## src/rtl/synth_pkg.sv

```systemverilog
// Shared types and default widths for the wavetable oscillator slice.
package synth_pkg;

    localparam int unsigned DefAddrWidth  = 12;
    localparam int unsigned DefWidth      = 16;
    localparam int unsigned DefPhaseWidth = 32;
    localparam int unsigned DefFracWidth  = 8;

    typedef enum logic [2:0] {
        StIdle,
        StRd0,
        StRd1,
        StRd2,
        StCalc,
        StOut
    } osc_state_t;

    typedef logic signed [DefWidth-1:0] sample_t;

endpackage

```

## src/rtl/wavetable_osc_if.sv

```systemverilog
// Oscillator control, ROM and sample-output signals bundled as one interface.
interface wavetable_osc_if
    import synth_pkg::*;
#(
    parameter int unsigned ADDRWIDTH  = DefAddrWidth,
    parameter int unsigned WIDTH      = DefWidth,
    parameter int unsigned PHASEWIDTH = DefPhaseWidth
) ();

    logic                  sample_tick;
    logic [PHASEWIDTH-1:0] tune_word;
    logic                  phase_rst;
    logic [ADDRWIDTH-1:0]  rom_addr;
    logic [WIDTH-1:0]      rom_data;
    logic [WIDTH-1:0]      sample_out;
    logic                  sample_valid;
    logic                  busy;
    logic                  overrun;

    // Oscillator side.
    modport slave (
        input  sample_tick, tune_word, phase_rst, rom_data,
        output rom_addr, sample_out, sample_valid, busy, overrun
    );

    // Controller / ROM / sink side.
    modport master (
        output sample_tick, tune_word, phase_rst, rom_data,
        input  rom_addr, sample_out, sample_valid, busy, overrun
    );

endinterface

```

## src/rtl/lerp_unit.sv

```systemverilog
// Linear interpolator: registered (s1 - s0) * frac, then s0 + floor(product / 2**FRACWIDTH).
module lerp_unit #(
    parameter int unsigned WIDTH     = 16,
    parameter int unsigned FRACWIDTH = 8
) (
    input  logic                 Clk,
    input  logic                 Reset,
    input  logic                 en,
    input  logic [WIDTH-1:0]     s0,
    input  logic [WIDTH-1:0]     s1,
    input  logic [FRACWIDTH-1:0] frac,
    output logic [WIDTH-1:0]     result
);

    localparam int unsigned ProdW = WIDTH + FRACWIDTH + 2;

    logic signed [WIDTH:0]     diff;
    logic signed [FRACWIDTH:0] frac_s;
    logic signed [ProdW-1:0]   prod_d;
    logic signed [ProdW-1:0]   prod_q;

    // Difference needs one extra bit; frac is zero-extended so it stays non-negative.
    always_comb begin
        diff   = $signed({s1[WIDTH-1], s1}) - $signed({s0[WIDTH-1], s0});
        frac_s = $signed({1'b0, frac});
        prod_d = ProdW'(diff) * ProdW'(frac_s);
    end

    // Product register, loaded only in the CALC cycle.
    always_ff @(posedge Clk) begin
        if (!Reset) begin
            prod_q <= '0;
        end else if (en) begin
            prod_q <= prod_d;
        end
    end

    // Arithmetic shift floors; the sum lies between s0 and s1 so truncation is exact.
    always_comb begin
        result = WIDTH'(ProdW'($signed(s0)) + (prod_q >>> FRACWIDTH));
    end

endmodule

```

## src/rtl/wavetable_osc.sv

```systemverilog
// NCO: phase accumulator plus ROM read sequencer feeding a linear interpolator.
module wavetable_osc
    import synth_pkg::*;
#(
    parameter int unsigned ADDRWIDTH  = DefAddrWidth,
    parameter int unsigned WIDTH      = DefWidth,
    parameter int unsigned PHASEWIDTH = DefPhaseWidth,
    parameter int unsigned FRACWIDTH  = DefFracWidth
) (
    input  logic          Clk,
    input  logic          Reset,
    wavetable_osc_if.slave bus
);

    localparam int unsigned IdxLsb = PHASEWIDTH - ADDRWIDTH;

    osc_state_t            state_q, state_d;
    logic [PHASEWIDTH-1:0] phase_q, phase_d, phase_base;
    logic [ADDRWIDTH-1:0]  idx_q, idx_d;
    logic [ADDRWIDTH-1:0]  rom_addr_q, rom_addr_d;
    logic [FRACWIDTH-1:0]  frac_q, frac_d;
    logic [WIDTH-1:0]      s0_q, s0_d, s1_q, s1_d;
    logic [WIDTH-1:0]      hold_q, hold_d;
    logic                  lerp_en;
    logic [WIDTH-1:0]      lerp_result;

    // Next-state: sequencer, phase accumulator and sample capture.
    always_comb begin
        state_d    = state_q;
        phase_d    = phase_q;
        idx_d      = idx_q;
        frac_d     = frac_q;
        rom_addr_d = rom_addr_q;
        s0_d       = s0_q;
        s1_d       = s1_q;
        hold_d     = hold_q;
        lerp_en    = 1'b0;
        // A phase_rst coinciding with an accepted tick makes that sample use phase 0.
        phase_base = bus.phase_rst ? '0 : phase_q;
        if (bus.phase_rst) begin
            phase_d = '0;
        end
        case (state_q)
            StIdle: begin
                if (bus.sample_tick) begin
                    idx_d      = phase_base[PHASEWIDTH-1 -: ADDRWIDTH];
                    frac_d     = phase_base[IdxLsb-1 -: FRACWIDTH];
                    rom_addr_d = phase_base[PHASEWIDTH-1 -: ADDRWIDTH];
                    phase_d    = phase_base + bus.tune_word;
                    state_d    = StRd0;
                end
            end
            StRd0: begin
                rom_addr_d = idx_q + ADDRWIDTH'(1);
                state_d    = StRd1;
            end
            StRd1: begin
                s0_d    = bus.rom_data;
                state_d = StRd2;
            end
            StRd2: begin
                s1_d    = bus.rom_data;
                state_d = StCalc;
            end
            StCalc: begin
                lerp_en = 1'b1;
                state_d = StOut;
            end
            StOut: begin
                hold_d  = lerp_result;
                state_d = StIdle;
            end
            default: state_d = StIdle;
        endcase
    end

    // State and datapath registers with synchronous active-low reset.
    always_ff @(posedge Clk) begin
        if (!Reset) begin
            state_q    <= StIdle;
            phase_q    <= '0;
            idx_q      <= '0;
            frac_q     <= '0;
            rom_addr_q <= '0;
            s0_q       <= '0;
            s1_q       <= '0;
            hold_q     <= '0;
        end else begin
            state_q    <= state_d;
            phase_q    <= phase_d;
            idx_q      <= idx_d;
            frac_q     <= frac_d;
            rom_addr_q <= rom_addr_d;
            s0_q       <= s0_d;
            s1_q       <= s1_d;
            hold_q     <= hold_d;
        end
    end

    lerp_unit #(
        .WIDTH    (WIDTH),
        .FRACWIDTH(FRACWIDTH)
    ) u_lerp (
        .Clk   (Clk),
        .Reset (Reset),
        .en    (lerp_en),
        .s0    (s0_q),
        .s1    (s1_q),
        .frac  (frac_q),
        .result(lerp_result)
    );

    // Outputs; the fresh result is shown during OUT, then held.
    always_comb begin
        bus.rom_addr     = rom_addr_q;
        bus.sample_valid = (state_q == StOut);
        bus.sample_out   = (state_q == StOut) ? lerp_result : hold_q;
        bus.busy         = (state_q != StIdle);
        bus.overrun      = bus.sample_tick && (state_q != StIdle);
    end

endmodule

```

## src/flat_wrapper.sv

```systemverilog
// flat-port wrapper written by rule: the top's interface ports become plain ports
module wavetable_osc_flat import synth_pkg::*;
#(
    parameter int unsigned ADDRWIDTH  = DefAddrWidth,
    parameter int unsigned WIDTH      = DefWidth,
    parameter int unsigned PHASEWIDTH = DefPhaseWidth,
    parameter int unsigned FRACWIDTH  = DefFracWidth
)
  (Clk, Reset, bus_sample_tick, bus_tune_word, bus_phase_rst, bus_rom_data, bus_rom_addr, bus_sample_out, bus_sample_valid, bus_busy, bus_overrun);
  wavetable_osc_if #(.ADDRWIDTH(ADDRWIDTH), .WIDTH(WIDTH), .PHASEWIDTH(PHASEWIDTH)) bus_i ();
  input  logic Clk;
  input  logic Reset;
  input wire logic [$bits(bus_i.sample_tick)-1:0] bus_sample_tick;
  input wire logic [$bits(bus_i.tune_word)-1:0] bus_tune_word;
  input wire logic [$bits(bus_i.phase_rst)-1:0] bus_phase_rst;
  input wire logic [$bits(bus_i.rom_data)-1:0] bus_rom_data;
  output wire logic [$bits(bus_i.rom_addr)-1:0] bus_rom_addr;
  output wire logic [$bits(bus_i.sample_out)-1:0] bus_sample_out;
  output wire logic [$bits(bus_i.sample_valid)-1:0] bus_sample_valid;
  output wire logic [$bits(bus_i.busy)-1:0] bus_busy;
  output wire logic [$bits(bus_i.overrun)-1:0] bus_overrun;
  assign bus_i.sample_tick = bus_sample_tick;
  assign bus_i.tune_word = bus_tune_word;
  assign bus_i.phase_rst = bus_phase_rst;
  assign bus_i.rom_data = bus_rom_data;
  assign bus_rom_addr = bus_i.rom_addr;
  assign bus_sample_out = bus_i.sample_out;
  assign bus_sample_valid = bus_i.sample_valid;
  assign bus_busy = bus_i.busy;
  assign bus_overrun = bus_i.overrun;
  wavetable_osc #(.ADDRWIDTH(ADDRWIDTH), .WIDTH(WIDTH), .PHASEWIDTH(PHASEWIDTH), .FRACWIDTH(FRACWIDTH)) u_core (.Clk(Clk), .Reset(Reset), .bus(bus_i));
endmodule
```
------
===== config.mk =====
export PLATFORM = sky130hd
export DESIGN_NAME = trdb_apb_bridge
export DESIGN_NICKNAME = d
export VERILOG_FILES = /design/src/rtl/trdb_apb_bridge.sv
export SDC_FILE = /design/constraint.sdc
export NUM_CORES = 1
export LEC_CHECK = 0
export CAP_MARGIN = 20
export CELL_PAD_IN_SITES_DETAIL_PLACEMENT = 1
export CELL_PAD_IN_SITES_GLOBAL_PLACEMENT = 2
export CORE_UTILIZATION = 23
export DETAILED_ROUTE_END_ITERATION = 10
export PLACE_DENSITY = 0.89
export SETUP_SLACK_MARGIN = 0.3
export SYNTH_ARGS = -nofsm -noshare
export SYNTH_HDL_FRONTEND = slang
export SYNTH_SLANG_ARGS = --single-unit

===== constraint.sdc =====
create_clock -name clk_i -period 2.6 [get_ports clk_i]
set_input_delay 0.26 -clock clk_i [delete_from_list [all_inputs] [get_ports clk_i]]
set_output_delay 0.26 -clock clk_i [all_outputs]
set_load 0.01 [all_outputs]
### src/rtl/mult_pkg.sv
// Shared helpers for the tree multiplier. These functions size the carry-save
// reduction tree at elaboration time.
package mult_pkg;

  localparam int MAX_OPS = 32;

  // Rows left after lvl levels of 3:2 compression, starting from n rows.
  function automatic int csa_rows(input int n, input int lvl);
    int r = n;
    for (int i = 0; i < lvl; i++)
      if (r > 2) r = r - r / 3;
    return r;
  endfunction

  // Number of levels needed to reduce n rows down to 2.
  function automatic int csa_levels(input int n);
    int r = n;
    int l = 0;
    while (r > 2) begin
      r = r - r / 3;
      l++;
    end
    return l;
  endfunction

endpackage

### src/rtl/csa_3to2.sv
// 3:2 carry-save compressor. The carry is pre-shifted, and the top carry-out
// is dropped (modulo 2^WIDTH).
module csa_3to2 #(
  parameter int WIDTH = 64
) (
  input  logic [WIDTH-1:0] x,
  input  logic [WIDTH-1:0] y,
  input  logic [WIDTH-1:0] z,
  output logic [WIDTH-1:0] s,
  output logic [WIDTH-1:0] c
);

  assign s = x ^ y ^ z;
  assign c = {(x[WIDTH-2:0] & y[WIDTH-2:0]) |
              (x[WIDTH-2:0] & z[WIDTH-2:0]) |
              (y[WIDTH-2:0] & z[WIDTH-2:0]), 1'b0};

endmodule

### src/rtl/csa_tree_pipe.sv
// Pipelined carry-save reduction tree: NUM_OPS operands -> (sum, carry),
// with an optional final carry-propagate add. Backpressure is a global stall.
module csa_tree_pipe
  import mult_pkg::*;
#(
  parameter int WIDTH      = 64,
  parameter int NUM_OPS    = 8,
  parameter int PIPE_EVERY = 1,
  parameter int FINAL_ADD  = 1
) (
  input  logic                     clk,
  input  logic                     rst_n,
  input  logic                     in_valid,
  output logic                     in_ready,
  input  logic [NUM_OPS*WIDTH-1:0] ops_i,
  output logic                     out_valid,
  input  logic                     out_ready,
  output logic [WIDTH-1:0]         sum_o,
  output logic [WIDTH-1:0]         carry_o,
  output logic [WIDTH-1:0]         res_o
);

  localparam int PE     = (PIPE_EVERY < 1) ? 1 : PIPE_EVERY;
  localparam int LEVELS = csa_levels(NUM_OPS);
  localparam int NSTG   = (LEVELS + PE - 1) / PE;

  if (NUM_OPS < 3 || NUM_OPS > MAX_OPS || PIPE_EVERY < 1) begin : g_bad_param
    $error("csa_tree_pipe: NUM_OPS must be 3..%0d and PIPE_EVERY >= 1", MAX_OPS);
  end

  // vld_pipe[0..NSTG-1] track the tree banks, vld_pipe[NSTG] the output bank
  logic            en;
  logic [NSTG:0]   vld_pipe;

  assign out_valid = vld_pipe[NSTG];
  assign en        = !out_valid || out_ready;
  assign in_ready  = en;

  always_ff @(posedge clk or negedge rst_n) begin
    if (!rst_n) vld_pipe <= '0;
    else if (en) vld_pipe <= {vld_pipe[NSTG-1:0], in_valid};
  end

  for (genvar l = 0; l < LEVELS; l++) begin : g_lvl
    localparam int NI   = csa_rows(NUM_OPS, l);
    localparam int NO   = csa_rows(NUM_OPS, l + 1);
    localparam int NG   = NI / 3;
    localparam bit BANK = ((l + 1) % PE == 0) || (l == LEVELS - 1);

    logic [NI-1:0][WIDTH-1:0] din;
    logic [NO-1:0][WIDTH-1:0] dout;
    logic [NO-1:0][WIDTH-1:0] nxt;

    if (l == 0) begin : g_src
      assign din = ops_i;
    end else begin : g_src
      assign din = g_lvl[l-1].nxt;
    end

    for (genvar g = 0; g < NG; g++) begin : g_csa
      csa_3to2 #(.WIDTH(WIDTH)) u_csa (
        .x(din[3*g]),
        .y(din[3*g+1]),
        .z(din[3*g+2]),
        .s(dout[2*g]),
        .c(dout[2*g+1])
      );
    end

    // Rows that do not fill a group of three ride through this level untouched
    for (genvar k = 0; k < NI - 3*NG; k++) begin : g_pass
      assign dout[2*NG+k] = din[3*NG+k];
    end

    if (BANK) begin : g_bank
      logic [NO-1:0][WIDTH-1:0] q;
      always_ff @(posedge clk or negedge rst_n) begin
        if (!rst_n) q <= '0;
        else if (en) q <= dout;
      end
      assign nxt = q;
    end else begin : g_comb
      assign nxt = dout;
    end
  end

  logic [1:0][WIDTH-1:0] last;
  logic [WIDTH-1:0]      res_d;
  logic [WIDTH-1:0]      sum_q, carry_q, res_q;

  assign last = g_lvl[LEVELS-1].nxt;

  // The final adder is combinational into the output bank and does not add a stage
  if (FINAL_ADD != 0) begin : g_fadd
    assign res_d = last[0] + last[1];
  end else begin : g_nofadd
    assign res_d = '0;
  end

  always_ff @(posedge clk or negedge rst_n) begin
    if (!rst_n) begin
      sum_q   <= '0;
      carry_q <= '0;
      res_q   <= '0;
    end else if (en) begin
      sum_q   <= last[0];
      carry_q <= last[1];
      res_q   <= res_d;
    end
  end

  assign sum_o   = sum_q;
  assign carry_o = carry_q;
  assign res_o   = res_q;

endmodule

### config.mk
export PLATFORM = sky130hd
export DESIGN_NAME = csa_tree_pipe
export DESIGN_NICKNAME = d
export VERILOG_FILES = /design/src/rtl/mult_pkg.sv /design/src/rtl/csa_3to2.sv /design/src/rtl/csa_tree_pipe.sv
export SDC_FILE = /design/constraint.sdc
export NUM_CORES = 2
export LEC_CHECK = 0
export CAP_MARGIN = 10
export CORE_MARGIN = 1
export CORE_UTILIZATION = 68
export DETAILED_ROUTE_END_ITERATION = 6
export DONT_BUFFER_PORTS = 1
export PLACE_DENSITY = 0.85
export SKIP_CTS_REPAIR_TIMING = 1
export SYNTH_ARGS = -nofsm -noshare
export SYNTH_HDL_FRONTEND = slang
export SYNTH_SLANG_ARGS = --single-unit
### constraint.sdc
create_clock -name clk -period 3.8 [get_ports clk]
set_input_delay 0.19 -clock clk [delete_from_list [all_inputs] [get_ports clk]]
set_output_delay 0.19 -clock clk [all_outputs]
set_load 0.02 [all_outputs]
------
From the entries above, print the lines beginning at the one with "for (genvar k" and stopping after the one with "assign res_d = last[0] + last[1];", exactly as written and with nothing else.

    for (genvar k = 0; k < NI - 3*NG; k++) begin : g_pass
      assign dout[2*NG+k] = din[3*NG+k];
    end

    if (BANK) begin : g_bank
      logic [NO-1:0][WIDTH-1:0] q;
      always_ff @(posedge clk or negedge rst_n) begin
        if (!rst_n) q <= '0;
        else if (en) q <= dout;
      end
      assign nxt = q;
    end else begin : g_comb
      assign nxt = dout;
    end
  end

  logic [1:0][WIDTH-1:0] last;
  logic [WIDTH-1:0]      res_d;
  logic [WIDTH-1:0]      sum_q, carry_q, res_q;

  assign last = g_lvl[LEVELS-1].nxt;

  // The final adder is combinational into the output bank and does not add a stage
  if (FINAL_ADD != 0) begin : g_fadd
    assign res_d = last[0] + last[1];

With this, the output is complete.